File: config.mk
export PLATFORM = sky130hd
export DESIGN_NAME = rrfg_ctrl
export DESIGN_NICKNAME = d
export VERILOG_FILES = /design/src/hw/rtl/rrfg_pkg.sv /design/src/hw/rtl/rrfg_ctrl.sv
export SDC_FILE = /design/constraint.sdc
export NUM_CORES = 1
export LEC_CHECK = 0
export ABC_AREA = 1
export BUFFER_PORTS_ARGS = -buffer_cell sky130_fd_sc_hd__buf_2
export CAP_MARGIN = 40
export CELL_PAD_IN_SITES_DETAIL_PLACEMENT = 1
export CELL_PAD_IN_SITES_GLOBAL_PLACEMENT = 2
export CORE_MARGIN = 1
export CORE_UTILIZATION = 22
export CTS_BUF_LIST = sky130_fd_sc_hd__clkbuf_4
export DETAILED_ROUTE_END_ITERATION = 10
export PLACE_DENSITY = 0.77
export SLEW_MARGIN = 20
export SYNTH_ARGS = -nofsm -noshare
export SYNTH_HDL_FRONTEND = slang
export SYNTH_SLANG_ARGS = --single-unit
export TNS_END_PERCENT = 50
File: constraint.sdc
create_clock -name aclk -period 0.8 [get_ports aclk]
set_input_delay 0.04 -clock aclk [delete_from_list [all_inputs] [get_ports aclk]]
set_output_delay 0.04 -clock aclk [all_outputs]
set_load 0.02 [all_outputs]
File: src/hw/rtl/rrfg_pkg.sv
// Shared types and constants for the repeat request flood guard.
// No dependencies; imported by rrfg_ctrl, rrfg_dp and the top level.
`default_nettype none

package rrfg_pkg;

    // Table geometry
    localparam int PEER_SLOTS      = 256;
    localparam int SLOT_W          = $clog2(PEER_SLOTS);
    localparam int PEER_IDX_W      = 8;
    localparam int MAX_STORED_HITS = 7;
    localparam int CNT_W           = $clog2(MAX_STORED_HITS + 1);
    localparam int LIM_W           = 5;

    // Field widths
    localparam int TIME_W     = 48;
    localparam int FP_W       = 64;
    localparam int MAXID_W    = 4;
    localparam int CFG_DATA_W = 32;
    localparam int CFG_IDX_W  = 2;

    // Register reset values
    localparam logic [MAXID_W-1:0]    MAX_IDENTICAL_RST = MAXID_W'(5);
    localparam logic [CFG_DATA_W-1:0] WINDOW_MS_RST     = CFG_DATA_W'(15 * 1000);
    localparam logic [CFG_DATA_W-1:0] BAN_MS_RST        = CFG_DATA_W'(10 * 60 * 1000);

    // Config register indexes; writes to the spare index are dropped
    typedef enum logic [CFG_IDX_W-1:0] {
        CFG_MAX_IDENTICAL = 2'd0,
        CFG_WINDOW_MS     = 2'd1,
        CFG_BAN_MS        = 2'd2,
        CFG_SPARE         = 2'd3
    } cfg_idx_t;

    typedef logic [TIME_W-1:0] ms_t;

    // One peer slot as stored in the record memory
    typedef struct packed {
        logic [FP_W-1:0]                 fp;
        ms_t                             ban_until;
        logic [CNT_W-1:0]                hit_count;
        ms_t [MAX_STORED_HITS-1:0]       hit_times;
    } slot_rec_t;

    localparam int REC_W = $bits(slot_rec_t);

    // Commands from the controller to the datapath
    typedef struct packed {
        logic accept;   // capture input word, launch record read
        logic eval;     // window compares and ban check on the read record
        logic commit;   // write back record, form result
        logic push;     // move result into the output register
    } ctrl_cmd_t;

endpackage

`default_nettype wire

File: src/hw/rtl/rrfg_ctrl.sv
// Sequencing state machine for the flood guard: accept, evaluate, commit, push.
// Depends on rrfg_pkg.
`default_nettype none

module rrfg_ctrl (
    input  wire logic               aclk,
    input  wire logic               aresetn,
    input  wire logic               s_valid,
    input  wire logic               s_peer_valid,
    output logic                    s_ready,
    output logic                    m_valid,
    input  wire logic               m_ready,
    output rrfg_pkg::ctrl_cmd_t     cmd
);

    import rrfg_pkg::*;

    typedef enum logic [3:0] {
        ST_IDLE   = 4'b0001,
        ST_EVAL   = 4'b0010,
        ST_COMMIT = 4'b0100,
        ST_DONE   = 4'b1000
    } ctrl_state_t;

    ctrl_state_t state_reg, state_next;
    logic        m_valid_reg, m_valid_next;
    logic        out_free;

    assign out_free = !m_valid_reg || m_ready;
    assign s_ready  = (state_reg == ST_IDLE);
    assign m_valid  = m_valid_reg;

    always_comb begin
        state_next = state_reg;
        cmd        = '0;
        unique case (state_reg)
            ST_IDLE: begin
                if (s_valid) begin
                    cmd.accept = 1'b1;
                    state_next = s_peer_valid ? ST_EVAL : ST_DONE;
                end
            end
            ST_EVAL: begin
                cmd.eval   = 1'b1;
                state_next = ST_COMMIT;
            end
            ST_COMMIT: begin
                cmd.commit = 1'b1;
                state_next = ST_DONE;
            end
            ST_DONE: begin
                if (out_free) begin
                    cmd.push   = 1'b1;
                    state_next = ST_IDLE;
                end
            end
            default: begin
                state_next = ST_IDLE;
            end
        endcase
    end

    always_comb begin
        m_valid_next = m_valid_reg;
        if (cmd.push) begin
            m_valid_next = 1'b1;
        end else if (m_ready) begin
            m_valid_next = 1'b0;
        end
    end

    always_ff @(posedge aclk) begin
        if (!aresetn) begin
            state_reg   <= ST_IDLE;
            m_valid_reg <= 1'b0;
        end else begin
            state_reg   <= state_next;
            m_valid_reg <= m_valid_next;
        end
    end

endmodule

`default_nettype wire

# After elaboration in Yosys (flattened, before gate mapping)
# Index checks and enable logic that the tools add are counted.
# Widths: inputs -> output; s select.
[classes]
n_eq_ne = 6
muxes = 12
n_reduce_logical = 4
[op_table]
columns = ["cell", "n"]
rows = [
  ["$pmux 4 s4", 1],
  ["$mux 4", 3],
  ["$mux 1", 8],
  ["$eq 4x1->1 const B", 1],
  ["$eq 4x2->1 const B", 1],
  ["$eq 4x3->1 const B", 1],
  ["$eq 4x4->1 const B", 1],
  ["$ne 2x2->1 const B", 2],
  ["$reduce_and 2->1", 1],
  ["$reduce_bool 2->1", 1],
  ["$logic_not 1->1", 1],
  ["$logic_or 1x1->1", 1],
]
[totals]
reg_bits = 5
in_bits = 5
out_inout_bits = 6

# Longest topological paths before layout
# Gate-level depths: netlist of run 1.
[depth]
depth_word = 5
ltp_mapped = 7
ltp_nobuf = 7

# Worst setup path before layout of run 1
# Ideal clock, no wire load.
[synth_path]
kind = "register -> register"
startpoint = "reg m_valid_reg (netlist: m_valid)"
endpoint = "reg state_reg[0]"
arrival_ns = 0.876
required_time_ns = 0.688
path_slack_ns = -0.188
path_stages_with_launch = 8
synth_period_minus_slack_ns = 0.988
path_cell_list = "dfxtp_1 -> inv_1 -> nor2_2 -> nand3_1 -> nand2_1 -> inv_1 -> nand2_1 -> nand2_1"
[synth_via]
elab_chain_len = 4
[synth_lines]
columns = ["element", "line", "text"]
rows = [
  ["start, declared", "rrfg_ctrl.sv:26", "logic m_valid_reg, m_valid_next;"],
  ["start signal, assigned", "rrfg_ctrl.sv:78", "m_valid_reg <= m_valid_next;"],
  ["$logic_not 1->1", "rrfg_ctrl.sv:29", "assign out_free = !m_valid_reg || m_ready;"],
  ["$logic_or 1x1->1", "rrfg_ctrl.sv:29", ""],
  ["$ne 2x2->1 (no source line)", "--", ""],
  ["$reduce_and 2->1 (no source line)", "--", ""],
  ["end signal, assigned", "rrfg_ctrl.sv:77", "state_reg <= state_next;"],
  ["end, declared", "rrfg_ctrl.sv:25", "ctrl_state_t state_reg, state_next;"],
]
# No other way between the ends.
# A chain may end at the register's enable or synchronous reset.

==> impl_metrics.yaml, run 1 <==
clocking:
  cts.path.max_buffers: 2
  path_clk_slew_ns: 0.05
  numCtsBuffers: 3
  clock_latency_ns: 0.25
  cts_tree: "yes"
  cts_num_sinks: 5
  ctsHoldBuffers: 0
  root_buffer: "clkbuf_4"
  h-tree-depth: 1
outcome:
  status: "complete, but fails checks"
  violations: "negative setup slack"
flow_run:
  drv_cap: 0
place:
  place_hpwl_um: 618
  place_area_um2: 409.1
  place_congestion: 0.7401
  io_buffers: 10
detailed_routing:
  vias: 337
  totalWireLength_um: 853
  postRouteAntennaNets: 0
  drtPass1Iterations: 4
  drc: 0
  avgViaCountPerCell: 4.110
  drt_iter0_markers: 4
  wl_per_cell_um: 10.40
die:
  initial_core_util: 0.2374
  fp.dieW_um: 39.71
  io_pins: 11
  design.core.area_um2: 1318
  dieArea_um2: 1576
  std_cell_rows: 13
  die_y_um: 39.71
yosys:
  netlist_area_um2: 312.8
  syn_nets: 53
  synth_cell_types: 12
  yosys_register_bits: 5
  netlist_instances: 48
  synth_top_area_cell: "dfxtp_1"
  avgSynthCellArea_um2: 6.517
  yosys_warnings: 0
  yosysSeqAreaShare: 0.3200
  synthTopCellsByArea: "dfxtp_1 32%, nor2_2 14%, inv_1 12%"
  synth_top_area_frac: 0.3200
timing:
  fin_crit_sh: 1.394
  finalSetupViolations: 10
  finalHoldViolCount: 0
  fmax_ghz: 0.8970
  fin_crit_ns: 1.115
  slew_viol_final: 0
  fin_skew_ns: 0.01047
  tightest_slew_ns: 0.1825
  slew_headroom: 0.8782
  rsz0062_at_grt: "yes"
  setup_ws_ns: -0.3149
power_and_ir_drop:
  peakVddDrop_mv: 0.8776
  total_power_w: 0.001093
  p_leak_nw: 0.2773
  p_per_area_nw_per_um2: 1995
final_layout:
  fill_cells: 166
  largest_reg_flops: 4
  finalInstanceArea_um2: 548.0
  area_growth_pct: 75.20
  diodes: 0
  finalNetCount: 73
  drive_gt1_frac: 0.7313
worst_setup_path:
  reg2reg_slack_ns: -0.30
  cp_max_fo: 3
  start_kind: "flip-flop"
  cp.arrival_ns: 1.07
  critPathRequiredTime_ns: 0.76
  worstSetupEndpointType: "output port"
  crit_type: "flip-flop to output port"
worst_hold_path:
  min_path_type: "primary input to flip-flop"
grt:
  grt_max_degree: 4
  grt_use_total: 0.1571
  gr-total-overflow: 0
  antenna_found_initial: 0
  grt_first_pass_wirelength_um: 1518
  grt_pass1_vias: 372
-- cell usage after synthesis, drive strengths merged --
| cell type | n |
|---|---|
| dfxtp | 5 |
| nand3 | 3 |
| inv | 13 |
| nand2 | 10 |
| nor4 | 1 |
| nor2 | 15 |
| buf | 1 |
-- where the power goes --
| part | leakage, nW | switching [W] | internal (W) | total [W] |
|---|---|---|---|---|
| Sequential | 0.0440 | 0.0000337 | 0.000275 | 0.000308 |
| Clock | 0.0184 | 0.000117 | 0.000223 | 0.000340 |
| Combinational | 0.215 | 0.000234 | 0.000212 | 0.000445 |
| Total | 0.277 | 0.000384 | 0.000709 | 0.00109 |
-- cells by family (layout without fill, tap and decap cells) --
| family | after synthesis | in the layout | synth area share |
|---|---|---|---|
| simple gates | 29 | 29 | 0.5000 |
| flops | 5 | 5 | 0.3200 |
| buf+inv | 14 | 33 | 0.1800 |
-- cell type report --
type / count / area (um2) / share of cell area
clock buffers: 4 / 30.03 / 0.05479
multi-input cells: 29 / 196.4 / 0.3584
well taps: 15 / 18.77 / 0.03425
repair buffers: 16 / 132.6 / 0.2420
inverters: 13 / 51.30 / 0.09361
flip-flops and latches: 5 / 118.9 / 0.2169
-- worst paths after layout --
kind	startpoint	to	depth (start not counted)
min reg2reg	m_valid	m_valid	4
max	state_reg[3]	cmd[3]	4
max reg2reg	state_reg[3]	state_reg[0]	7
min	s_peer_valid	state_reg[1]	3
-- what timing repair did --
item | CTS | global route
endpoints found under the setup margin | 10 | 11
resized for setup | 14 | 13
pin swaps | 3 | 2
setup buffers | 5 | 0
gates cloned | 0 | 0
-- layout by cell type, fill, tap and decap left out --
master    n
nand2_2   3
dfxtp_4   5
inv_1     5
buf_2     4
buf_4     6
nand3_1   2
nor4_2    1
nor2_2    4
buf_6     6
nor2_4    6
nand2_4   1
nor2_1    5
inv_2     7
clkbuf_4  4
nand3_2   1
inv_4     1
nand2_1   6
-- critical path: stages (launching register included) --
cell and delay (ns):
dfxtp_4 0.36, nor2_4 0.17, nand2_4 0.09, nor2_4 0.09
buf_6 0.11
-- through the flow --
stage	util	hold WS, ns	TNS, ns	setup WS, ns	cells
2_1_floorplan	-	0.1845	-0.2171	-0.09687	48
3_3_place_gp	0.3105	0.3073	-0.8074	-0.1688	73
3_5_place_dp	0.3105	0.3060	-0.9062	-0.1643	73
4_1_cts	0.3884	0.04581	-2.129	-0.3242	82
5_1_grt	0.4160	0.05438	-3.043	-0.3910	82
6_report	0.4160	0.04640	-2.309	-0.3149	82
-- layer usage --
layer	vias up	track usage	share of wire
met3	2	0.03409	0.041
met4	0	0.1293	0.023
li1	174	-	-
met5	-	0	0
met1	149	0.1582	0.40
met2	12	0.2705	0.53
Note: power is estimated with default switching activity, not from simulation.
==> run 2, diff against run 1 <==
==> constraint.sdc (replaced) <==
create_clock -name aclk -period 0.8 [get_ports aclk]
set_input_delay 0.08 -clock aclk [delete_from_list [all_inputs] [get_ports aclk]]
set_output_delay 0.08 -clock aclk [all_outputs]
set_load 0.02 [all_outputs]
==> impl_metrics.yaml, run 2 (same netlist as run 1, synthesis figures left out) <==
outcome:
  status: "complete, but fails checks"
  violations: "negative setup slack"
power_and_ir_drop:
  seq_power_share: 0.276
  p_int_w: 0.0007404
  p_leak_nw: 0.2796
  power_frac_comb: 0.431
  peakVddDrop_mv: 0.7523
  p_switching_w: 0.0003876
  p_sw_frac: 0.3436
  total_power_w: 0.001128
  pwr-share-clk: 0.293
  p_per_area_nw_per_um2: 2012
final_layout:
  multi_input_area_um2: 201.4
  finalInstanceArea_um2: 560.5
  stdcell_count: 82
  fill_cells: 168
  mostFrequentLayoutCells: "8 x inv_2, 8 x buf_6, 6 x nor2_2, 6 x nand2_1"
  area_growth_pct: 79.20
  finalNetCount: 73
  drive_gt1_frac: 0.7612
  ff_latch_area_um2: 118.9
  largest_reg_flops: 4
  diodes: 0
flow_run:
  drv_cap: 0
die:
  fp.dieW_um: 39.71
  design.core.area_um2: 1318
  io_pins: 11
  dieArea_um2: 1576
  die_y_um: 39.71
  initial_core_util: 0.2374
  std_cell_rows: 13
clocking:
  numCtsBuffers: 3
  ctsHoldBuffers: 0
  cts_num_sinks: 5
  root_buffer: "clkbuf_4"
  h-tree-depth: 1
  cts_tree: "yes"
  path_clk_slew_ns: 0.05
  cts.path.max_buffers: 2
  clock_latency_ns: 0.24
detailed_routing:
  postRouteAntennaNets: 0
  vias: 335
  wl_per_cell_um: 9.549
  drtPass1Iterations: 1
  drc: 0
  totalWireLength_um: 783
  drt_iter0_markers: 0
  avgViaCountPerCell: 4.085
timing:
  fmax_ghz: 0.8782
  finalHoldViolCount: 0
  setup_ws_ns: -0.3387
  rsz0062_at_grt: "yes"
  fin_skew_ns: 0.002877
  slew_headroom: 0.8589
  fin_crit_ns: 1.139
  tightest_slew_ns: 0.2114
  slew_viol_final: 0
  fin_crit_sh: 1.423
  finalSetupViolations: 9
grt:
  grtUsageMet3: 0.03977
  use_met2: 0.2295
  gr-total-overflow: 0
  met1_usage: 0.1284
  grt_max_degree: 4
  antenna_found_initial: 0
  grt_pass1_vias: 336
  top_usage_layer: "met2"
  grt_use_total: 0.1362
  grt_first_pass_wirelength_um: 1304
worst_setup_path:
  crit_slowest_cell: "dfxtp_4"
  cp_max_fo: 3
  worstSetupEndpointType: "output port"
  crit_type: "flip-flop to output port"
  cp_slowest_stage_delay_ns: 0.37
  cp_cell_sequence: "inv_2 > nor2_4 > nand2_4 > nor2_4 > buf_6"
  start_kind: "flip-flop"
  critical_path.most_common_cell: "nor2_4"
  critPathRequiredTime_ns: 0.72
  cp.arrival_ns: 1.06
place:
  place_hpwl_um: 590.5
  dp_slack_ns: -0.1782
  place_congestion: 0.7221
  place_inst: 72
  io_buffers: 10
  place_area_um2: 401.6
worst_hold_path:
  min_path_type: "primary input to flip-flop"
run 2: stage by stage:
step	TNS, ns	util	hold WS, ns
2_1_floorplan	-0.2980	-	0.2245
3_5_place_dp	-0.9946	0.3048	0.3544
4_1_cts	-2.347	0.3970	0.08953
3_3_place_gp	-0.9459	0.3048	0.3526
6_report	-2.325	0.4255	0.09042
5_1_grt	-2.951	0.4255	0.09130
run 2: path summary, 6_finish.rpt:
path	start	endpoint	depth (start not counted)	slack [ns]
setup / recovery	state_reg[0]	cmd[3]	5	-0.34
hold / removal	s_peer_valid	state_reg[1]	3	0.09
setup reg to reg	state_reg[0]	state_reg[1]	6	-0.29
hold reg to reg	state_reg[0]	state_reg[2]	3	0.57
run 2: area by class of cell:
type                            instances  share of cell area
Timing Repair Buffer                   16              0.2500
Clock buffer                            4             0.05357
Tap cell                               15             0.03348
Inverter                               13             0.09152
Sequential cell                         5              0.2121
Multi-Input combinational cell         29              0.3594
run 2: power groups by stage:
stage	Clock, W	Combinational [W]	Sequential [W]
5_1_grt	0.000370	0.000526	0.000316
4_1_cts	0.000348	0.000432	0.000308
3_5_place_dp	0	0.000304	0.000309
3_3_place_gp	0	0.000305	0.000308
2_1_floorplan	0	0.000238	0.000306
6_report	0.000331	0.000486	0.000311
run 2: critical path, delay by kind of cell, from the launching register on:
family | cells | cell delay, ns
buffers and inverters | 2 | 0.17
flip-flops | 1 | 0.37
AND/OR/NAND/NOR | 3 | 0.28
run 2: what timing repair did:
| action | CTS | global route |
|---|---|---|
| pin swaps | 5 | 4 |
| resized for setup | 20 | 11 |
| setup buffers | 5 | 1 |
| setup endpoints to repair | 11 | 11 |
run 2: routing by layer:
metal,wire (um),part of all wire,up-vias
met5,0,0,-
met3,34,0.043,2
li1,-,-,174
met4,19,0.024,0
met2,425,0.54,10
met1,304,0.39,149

..............................

Required work >> In the entries above, find the line holding "slew_headroom: 0.8782" and the line holding "pin swaps | 3 | 2"; print both of them and every line between, exactly, and nothing else.

The completed task >>
  slew_headroom: 0.8782
  rsz0062_at_grt: "yes"
  setup_ws_ns: -0.3149
power_and_ir_drop:
  peakVddDrop_mv: 0.8776
  total_power_w: 0.001093
  p_leak_nw: 0.2773
  p_per_area_nw_per_um2: 1995
final_layout:
  fill_cells: 166
  largest_reg_flops: 4
  finalInstanceArea_um2: 548.0
  area_growth_pct: 75.20
  diodes: 0
  finalNetCount: 73
  drive_gt1_frac: 0.7313
worst_setup_path:
  reg2reg_slack_ns: -0.30
  cp_max_fo: 3
  start_kind: "flip-flop"
  cp.arrival_ns: 1.07
  critPathRequiredTime_ns: 0.76
  worstSetupEndpointType: "output port"
  crit_type: "flip-flop to output port"
worst_hold_path:
  min_path_type: "primary input to flip-flop"
grt:
  grt_max_degree: 4
  grt_use_total: 0.1571
  gr-total-overflow: 0
  antenna_found_initial: 0
  grt_first_pass_wirelength_um: 1518
  grt_pass1_vias: 372
-- cell usage after synthesis, drive strengths merged --
| cell type | n |
|---|---|
| dfxtp | 5 |
| nand3 | 3 |
| inv | 13 |
| nand2 | 10 |
| nor4 | 1 |
| nor2 | 15 |
| buf | 1 |
-- where the power goes --
| part | leakage, nW | switching [W] | internal (W) | total [W] |
|---|---|---|---|---|
| Sequential | 0.0440 | 0.0000337 | 0.000275 | 0.000308 |
| Clock | 0.0184 | 0.000117 | 0.000223 | 0.000340 |
| Combinational | 0.215 | 0.000234 | 0.000212 | 0.000445 |
| Total | 0.277 | 0.000384 | 0.000709 | 0.00109 |
-- cells by family (layout without fill, tap and decap cells) --
| family | after synthesis | in the layout | synth area share |
|---|---|---|---|
| simple gates | 29 | 29 | 0.5000 |
| flops | 5 | 5 | 0.3200 |
| buf+inv | 14 | 33 | 0.1800 |
-- cell type report --
type / count / area (um2) / share of cell area
clock buffers: 4 / 30.03 / 0.05479
multi-input cells: 29 / 196.4 / 0.3584
well taps: 15 / 18.77 / 0.03425
repair buffers: 16 / 132.6 / 0.2420
inverters: 13 / 51.30 / 0.09361
flip-flops and latches: 5 / 118.9 / 0.2169
-- worst paths after layout --
kind	startpoint	to	depth (start not counted)
min reg2reg	m_valid	m_valid	4
max	state_reg[3]	cmd[3]	4
max reg2reg	state_reg[3]	state_reg[0]	7
min	s_peer_valid	state_reg[1]	3
-- what timing repair did --
item | CTS | global route
endpoints found under the setup margin | 10 | 11
resized for setup | 14 | 13
pin swaps | 3 | 2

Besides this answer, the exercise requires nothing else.